Unbiased analysis of primordial non-Gaussianity: the multipoles of the full relativistic power spectrum
Chris Addis, Sêcloka L. Guedezounme, Jessie Hammond, Chris Clarkson, Federico Montano, Stefano Camera, Sheean Jolicoeur, Roy Maartens
TL;DR
This work addresses unbiased inference of local-type primordial non-Gaussianity from the galaxy power spectrum by incorporating full relativistic and wide-separation corrections into the power-spectrum multipoles. It develops a consistent Cartesian framework to include integrated effects (lensing convergence, time delay, ISW) along with local relativistic projections and wide-separation corrections, and extends this to a full multi-tracer covariance; all results are implemented in CosmoWAP. The authors quantify biases that arise if these effects are neglected, show that luminosity-function uncertainties propagate into $f_{ m NL}$ constraints, and demonstrate that a bright-faint multi-tracer analysis can recover ~15–20% tighter constraints. They further provide analytic covariances for the multi-tracer case including wide-separation corrections, enabling robust parameter forecasts for upcoming surveys like Euclid, MegaMapper, and SKA2. The work offers practical tools and benchmarks for unbiased PNG analysis in next-generation large-scale structure surveys.
Abstract
A major goal of ongoing and future cosmological surveys of the large-scale structure is to measure local type primordial non-Gaussianity in the galaxy power spectrum through the scale-dependent bias.
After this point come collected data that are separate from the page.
`config.mk`:
```
export PLATFORM = sky130hd
export DESIGN_NAME = pmu_core_ovq
export DESIGN_NICKNAME = d
export VERILOG_FILES = /design/src/rtl/pmu_core_ovq.sv
export SDC_FILE = /design/constraint.sdc
export NUM_CORES = 1
export LEC_CHECK = 0
export BUFFER_PORTS_ARGS = -buffer_cell sky130_fd_sc_hd__buf_2
export CAP_MARGIN = 5
export CORE_AREA = 2 2 352 354
export CTS_CLUSTER_DIAMETER = 50
export CTS_CLUSTER_SIZE = 12
export DETAILED_ROUTE_END_ITERATION = 8
export DIE_AREA = 0 0 354 356
export PLACE_DENSITY_LB_ADDON = 0.2
export SLEW_MARGIN = 20
export SYNTH_ARGS = -nofsm -noshare
export SYNTH_HDL_FRONTEND = slang
export SYNTH_SLANG_ARGS = --single-unit
```
`constraint.sdc`:
```
create_clock -name clk_i -period 4.75 [get_ports clk_i]
set_input_delay 0 -clock clk_i [delete_from_list [all_inputs] [get_ports clk_i]]
set_output_delay 0 -clock clk_i [all_outputs]
set_load 0.005 [all_outputs]
```
`src/rtl/pmu_core_ovq.sv`:
```
// rtl/pmu_core_ovq.sv - PMU core with event counters, overflow status and quota engine
//
// Purpose: bank of N_COUNTERS event counters plus configuration registers,
// exchanged with a bus wrapper as a flat register array. Adds per-counter
// overflow detection (maskable, sticky) and a sequential quota engine that
// sums the selected counters and flags when the sum exceeds a limit.
//
// Ports:
//   clk_i          clock, rising edge
//   rstn_i         asynchronous active-low reset
//   regs_i         register image from the wrapper (TOTAL_NREGS x REG_WIDTH)
//   regs_o         internal register values to the wrapper
//   wrapper_we_i   load writable registers from regs_i this cycle
//   events_i       event pulses, one increment per high cycle
//   int_overflow_o overflow interrupt (registered OR of OVF_STATUS)
//   int_quota_o    sticky quota-exceeded interrupt
//
// Register map: 0 CFG (bit0 en, bit1 softrst), 1..N counters, N+1 OVF_MASK,
// N+2 OVF_STATUS (read-only), N+3 QUOTA_MASK, N+4 QUOTA_LIMIT.

module pmu_core_ovq #(
   parameter int  REG_WIDTH   = 32,
   parameter int  N_COUNTERS  = 9,
   localparam int TOTAL_NREGS = N_COUNTERS + 5,
   localparam int SUM_W       = REG_WIDTH + $clog2(N_COUNTERS)
) (
   input  logic                                  clk_i,
   input  logic                                  rstn_i,
   input  logic [TOTAL_NREGS-1:0][REG_WIDTH-1:0] regs_i,
   output logic [TOTAL_NREGS-1:0][REG_WIDTH-1:0] regs_o,
   input  logic                                  wrapper_we_i,
   input  logic [N_COUNTERS-1:0]                 events_i,
   output logic                                  int_overflow_o,
   output logic                                  int_quota_o
);

   localparam int IDX_W      = (N_COUNTERS > 1) ? $clog2(N_COUNTERS) : 1;
   localparam int OVF_MASK_I = N_COUNTERS + 1;
   localparam int OVF_STAT_I = N_COUNTERS + 2;
   localparam int Q_MASK_I   = N_COUNTERS + 3;
   localparam int Q_LIMIT_I  = N_COUNTERS + 4;

   typedef enum logic [1:0] {
      S_IDLE,
      S_ACCUM,
      S_COMPARE
   } state_e;

   // Control bits act in the same cycle they are presented by the wrapper.
   logic en;
   logic softrst;
   assign en      = regs_i[0][0];
   assign softrst = regs_i[0][1];

   // Bits of the wrapper image that have no storage behind them.
   logic unused_regs_bits;
   assign unused_regs_bits = ^{regs_i[0], regs_i[OVF_MASK_I], regs_i[OVF_STAT_I], regs_i[Q_MASK_I]};

   logic [1:0]            cfg_q;
   logic [REG_WIDTH-1:0]  cnt_q [N_COUNTERS];
   logic [REG_WIDTH-1:0]  cnt_d [N_COUNTERS];
   logic [N_COUNTERS-1:0] ovf_mask_q;
   logic [N_COUNTERS-1:0] ovf_status_q, ovf_status_d;
   logic [N_COUNTERS-1:0] quota_mask_q;
   logic [REG_WIDTH-1:0]  quota_limit_q;
   logic                  int_ovf_q;
   logic                  int_quota_q;

   state_e                state_q, state_d;
   logic [SUM_W-1:0]      acc_q;
   logic [IDX_W-1:0]      idx_q;
   logic                  acc_clr, acc_add, quota_hit, run;

   // ------------------------------------------------------------------
   // Counter next-state: softrst > write > increment > hold.
   // Overflow is only recognised on an increment-driven wrap.
   // ------------------------------------------------------------------
   always_comb begin
      ovf_status_d = ovf_status_q;
      for (int k = 0; k < N_COUNTERS; k++) begin
         cnt_d[k] = cnt_q[k];
         if (softrst) begin
            cnt_d[k] = '0;
         end else if (wrapper_we_i) begin
            cnt_d[k] = regs_i[k+1];
         end else if (en && events_i[k]) begin
            cnt_d[k] = cnt_q[k] + REG_WIDTH'(1);
            if ((&cnt_q[k]) && ovf_mask_q[k]) begin
               ovf_status_d[k] = 1'b1;
            end
         end
      end
      if (softrst) begin
         ovf_status_d = '0;
      end
   end

   always_ff @(posedge clk_i or negedge rstn_i) begin
      if (!rstn_i) begin
         for (int k = 0; k < N_COUNTERS; k++) begin
            cnt_q[k] <= '0;
         end
         cfg_q         <= '0;
         ovf_mask_q    <= '0;
         ovf_status_q  <= '0;
         quota_mask_q  <= '0;
         quota_limit_q <= '0;
         int_ovf_q     <= 1'b0;
      end else begin
         for (int k = 0; k < N_COUNTERS; k++) begin
            cnt_q[k] <= cnt_d[k];
         end
         ovf_status_q <= ovf_status_d;
         int_ovf_q    <= |ovf_status_q;
         if (wrapper_we_i) begin
            cfg_q         <= regs_i[0][1:0];
            ovf_mask_q    <= regs_i[OVF_MASK_I][N_COUNTERS-1:0];
            quota_mask_q  <= regs_i[Q_MASK_I][N_COUNTERS-1:0];
            quota_limit_q <= regs_i[Q_LIMIT_I];
         end
      end
   end

   // ------------------------------------------------------------------
   // Quota FSM: IDLE -> ACCUM (N cycles) -> COMPARE -> IDLE.
   // ------------------------------------------------------------------
   assign run = en && !softrst;

   always_ff @(posedge clk_i or negedge rstn_i) begin
      if (!rstn_i) begin
         state_q <= S_IDLE;
      end else begin
         state_q <= state_d;
      end
   end

   always_comb begin
      state_d = state_q;
      if (!run) begin
         state_d = S_IDLE;
      end else begin
         case (state_q)
            S_IDLE:    state_d = S_ACCUM;
            S_ACCUM:   if (idx_q == IDX_W'(N_COUNTERS - 1)) state_d = S_COMPARE;
            S_COMPARE: state_d = S_IDLE;
            default:   state_d = S_IDLE;
         endcase
      end
   end

   always_comb begin
      acc_clr   = run && (state_q == S_IDLE);
      acc_add   = run && (state_q == S_ACCUM) && quota_mask_q[idx_q];
      quota_hit = run && (state_q == S_COMPARE) && (acc_q > SUM_W'(quota_limit_q));
   end

   // Each counter is sampled live in its own ACCUM cycle, so writes made
   // during a scan are seen from the next sampled index onward.
   always_ff @(posedge clk_i or negedge rstn_i) begin
      if (!rstn_i) begin
         acc_q       <= '0;
         idx_q       <= '0;
         int_quota_q <= 1'b0;
      end else begin
         if (acc_clr) begin
            acc_q <= '0;
            idx_q <= '0;
         end else if (state_q == S_ACCUM) begin
            if (acc_add) begin
               acc_q <= acc_q + SUM_W'(cnt_q[idx_q]);
            end
            idx_q <= idx_q + IDX_W'(1);
         end
         if (softrst) begin
            int_quota_q <= 1'b0;
         end else if (quota_hit) begin
            int_quota_q <= 1'b1;
         end
      end
   end

   // ------------------------------------------------------------------
   // Register read-back; unused bits read 0.
   // ------------------------------------------------------------------
   always_comb begin
      regs_o = '0;
      regs_o[0][1:0] = cfg_q;
      for (int k = 0; k < N_COUNTERS; k++) begin
         regs_o[k+1] = cnt_q[k];
      end
      regs_o[OVF_MASK_I][N_COUNTERS-1:0] = ovf_mask_q;
      regs_o[OVF_STAT_I][N_COUNTERS-1:0] = ovf_status_q;
      regs_o[Q_MASK_I][N_COUNTERS-1:0]   = quota_mask_q;
      regs_o[Q_LIMIT_I]                  = quota_limit_q;
   end

   assign int_overflow_o = int_ovf_q;
   assign int_quota_o    = int_quota_q;

endmodule

```
==> out/qor.tcl, run 1 <==
set qor(timing.critical_path.slowest_cell_delay_ns) 0.67
set qor(peakVddDrop_v) 0.0002389
set qor(finalSetupViolations) 0
set qor(yosys_warnings) 0
set qor(largest_fanout_on_the_critical_path) 15
set qor(leakage_nw) 18.05
set qor(critPathKind) {reg2reg}
set qor(timing.critical_path.to_type) {flop}
set qor(smallest_hold_slack_ns) 0.04605
set qor(htree_num_levels) 3
set qor(synth_top_cell_area_share) 0.3638
set qor(period_share) 0.9179
set qor(cpLargestDelayFamily) {simple AND/OR/NAND/NOR gates}
set qor(post_synth_instance_area_um2) 27030
set qor(netlist_instances) 3191
set qor(initial_core_util) 0.2204
set qor(postSynth.topFlopCell) {sky130_fd_sc_hd__dfrtp_1}
set qor(vertical_die_dimension_um) 356
set qor(async_flop_share) 1.000
set qor(fin_nets) 4874
set qor(routabilityCongestion) 0.8923
set qor(grt_ovf) 0
set qor(worst_slew_pin_slew_ns) 1.082
set qor(final_ws_setup_ns) 0.3898
set qor(postRouteAntennaNets) 0
set qor(number_of_buffers_inserted_by_port_buffering) 702
set qor(path_clk_slew_ns) 0.05
set qor(detailedRoute.firstPassIterationCount) 5
set qor(cts_buffers) 89
set qor(path_length_in_cells_of_the_critical_path) 14
set qor(dieArea_um2) 126000
set qor(worstHoldPathCells) 7
set qor(synth_seq_area_share) 0.3638
set qor(route.detailed.wl_per_inst_um) 25.00
set qor(required_ns) 5.31
set qor(vias_per_inst) 4.928
set qor(tritoncts_clock_tree) {yes}
set qor(critical-path-slowest-cell) {sky130_fd_sc_hd__dfrtp_4}
set qor(reg2reg_depth) 14
set qor(ys_top_cells_by_area) {sky130_fd_sc_hd__dfrtp_1 36%, sky130_fd_sc_hd__a21oi_1 7.6%, sky130_fd_sc_hd__nand2_1 5.7%}
set qor(floorplan.rows) 129
set qor(timing.clock.skew_ns) 0.02989
set qor(place_hpwl_mm) 116.4
set qor(timing_max_transition_violations_final) 0
set qor(timing.max_cap.violations) 0
set qor(final.min_clock_period_ns) 4.360
set qor(largest_net_degree_at_the_start_of_global_routing) 152
set qor(aggregate_global_route_resource_usage) 0.2314
set qor(synthToLayoutAreaGrowth_pct) 47.93
set qor(core_area_um2) 122700
set qor(netlist.top_cell.by_area) {sky130_fd_sc_hd__dfrtp_1}
set qor(antenna_found_initial) 30
set qor(drt_wl_total_mm) 151.4
set qor(outcome) {complete, no violations}
set qor(critPathBufInv) 2
set qor(cts.sink_count) 393
set qor(post-route-drc-count) 0
set qor(ios) 910
set qor(drive_gt1_frac) 0.2474
set qor(vias) 29850
set qor(design_power_total_mw) 13.82
set qor(timing.final.hold_violations) 0
set qor(ys_types) 89
set qor(core_occupancy_in_the_finished_layout) 0.3260
set qor(timing.critical_path.from_type) {flop}
set qor(die_width_um) 354
set qor(holdCritPathClass) {in2reg}
set qor(tns_ns) 0
set qor(grt_first_pass_wirelength_mm) 212.8
set qor(timing.max_slew.rel_slack) 0.2732
set qor(ys_top_cells_by_count) {413 x sky130_fd_sc_hd__nand2_1, 410 x sky130_fd_sc_hd__a21oi_1, 393 x sky130_fd_sc_hd__dfrtp_1}
set qor(detailedRoute.firstIterationViolations) 2383
set qor(cts_resized) 0
set qor(post_synth_edffs) 0
set qor(total_power_divided_by_cell_area_nw_per_um2) 345.5
set qor(maximum_clock_rate_ghz) 0.2294
set qor(first_global_vias) 29180
set qor(post-place-ws_ns) 0.2269
set qor(timing.critical_path.arrival_ns) 4.92
set qor(cts_root_buf) {sky130_fd_sc_hd__clkbuf_16}
set qor(synthesis.area_per_instance_um2) 8.472
set qor(synth.most_common_cell) {sky130_fd_sc_hd__nand2_1}
set qor(setup_repair_after_global_routing_missed_its_margin) {no}
set qor(clk_latency_ns) 0.67
set qor(register_bit_total_from_synthesis) 393
set qor(ctsLongestPathBuffers) 3
set qor(crit_chain) {buf_4 > mux4_2 > mux2i_1 > o21ai_0 > ha_1 > and3_1 > nor2b_1 > and3_1 > o2111ai_2 > a21o_1 > buf_4 > a2111oi_2 > nor3_1 > nor3_1}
General relativistic effects have been shown to be degenerate with this measurement, therefore requiring a non-Newtonian approach. In this work, we develop a consistent framework to compute integrated effects, including lensing convergence, time delay, and integrated Sachs--Wolfe, along with the local relativistic projection and wide-separation corrections in the multipoles of the power spectrum. We show that, for a \textit{Euclid}-like H$α$-line galaxy survey and a MegaMapper-like Lyman-break galaxy survey, ignoring these effects leads to a bias on the best fit measurement of the amplitude of primordial non-Gaussianity, $f_{\rm NL}$, of around $ 3\,σ$ and $ 20 \, σ$ respectively. When we include these corrections, the uncertainty in our knowledge of the luminosity function leads to further uncertainty in our measurement of $f_{\rm NL}$. In this work, we show that this degeneracy can be partly mitigated by using a bright-faint multi-tracer analysis, where the observed galaxy sample is subdivided into two separate populations based on luminosity, which provides a $15$--$20\%$ improvement on the forecasted constraints of local type $f_{\rm NL}$. In addition, we present a novel calculation of the full multi-tracer covariance with the inclusion of wide-separation corrections~-- all of these results are implemented in the \textit{Python} code \textsc{CosmoWAP}.